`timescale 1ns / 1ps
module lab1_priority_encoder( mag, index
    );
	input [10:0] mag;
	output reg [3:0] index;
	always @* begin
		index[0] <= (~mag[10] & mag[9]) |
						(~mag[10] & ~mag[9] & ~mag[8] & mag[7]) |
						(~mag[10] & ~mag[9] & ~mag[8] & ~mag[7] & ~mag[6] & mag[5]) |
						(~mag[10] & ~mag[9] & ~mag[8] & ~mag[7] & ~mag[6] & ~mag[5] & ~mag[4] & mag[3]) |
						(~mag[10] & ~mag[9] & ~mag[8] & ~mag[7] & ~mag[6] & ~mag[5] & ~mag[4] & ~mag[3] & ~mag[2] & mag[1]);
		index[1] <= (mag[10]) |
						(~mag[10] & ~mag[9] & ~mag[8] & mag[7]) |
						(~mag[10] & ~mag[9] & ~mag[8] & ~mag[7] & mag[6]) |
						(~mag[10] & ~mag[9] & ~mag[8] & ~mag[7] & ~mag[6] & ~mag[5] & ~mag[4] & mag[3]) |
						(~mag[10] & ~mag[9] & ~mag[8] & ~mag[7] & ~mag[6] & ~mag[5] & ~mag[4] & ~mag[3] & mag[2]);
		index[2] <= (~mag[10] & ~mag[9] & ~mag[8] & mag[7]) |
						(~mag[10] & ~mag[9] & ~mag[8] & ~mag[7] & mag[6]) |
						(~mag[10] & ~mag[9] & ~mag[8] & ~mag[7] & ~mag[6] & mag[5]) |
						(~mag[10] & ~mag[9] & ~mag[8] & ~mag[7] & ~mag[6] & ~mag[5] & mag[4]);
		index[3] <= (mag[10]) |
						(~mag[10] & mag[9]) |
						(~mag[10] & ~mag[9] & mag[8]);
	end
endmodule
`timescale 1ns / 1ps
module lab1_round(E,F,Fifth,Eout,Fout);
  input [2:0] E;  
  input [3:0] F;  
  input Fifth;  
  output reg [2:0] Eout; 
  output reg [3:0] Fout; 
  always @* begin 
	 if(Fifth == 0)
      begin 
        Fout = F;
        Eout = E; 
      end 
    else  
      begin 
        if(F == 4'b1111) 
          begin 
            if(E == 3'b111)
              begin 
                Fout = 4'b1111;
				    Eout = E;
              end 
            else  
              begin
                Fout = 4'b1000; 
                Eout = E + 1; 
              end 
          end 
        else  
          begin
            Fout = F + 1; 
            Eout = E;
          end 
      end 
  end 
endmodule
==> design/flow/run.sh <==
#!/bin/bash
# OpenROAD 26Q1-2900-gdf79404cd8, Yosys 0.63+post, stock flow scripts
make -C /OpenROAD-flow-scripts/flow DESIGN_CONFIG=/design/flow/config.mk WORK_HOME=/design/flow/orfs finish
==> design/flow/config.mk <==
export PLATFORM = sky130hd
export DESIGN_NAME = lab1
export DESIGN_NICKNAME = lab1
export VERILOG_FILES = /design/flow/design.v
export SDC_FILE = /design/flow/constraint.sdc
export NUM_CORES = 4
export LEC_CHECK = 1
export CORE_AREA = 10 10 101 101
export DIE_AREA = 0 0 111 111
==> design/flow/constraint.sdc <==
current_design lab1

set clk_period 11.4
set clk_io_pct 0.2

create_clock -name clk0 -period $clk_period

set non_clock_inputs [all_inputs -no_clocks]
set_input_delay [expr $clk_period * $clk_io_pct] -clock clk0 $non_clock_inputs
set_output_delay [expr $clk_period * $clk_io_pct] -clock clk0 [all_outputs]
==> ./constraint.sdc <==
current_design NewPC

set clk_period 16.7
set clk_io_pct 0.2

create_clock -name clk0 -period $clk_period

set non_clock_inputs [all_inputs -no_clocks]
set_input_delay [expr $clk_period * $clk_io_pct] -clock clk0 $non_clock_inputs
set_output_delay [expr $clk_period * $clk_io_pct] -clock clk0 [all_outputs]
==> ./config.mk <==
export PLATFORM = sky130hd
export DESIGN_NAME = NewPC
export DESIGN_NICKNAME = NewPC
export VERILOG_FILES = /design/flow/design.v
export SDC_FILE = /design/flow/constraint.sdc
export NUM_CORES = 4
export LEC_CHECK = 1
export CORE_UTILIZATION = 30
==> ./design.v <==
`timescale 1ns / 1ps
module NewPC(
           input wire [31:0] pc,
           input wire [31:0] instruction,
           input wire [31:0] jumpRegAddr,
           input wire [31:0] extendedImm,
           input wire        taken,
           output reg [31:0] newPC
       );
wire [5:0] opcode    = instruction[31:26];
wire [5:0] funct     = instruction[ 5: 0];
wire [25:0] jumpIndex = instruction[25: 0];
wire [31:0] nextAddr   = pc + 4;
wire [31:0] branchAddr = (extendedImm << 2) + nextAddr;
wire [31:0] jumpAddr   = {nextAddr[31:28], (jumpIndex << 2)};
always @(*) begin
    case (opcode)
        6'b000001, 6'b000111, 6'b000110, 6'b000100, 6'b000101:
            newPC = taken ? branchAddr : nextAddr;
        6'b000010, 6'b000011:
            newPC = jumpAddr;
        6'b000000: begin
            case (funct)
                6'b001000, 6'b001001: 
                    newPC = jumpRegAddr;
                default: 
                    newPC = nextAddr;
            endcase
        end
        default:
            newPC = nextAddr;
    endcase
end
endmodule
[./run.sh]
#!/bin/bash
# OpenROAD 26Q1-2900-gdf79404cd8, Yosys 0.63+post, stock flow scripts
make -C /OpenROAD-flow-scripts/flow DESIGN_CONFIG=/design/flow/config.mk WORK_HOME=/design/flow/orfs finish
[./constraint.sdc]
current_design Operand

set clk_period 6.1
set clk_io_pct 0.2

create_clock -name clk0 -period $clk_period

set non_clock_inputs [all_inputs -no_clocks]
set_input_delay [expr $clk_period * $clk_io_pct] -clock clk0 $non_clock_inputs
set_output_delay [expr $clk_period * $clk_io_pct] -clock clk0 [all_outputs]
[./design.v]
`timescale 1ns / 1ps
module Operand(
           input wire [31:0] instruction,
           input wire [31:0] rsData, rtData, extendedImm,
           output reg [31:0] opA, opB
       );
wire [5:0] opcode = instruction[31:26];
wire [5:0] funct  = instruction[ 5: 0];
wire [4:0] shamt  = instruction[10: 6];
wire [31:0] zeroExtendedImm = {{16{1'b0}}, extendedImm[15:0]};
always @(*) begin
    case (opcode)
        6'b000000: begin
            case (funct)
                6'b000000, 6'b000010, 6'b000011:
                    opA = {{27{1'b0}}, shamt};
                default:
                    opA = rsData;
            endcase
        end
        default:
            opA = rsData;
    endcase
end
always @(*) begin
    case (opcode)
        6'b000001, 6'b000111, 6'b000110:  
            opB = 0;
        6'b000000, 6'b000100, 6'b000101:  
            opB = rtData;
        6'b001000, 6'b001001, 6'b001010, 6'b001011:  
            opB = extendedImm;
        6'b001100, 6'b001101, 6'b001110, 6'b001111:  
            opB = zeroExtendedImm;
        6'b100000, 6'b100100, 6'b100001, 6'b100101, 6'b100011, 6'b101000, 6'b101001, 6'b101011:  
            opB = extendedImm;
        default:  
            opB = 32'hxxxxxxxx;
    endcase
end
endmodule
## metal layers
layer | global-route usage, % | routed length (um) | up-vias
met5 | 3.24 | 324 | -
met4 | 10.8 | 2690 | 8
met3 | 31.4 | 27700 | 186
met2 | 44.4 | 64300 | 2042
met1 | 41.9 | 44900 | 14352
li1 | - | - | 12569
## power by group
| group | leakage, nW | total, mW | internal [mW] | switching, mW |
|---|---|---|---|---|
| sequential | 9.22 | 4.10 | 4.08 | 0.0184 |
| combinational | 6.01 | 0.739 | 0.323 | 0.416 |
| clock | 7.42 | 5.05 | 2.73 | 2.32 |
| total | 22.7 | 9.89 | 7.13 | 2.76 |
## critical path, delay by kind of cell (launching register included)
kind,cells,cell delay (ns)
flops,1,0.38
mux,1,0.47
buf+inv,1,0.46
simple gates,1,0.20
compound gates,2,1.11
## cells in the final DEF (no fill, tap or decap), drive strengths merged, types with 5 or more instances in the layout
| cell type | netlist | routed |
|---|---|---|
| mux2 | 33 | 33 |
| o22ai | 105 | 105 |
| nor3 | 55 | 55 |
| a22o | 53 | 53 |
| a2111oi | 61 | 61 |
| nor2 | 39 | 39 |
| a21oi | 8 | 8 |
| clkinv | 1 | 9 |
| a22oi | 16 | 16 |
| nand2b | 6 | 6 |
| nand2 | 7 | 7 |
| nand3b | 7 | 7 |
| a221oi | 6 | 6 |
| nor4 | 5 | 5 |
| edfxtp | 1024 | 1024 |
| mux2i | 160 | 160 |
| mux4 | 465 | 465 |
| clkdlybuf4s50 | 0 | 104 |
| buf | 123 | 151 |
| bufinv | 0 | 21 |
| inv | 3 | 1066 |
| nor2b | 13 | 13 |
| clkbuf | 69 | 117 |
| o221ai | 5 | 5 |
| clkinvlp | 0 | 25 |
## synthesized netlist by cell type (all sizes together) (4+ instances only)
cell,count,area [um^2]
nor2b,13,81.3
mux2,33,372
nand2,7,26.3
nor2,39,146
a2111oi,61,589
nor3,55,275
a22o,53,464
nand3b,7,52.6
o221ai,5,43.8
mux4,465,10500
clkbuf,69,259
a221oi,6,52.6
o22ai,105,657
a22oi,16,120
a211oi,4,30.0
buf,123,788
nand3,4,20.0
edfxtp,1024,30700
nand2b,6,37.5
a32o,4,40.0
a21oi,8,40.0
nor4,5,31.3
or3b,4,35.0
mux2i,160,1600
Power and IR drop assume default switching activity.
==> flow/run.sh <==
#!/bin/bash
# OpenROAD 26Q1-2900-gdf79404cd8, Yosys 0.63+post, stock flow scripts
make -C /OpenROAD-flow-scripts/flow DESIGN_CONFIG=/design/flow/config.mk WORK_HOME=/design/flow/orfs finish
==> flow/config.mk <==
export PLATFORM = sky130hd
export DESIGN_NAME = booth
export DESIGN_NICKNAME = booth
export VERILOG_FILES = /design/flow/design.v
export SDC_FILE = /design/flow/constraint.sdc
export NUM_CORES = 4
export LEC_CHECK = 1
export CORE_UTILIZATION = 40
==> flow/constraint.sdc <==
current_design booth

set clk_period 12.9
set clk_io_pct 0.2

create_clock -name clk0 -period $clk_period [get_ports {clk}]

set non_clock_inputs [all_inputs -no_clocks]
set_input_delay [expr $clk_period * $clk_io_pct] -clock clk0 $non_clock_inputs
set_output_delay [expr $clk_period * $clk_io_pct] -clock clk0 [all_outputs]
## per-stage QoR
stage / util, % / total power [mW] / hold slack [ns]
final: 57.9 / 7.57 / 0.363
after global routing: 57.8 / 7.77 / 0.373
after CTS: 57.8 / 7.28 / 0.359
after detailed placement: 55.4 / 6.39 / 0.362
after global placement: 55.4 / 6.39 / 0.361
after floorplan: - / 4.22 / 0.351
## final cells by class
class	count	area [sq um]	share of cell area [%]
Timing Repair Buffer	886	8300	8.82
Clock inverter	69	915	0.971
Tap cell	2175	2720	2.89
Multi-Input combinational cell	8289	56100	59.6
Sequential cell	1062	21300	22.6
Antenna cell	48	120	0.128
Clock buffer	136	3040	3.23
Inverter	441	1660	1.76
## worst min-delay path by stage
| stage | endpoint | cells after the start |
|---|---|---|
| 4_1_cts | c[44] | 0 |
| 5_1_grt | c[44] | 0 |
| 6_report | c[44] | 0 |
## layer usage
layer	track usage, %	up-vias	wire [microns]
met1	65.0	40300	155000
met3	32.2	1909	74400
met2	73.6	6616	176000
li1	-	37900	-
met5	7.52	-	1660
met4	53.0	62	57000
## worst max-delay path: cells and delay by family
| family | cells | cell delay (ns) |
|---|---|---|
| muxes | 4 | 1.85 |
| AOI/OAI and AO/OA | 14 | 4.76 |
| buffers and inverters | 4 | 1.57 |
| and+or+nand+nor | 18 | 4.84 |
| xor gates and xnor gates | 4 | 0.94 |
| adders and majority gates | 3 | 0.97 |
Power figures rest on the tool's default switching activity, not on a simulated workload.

# # # #

#### [THE PROBLEM]
Look through the records and gather each line with the word "count".

#### [TASK SOLUTION]
cell,count,area [um^2]
class	count	area [sq um]	share of cell area [%]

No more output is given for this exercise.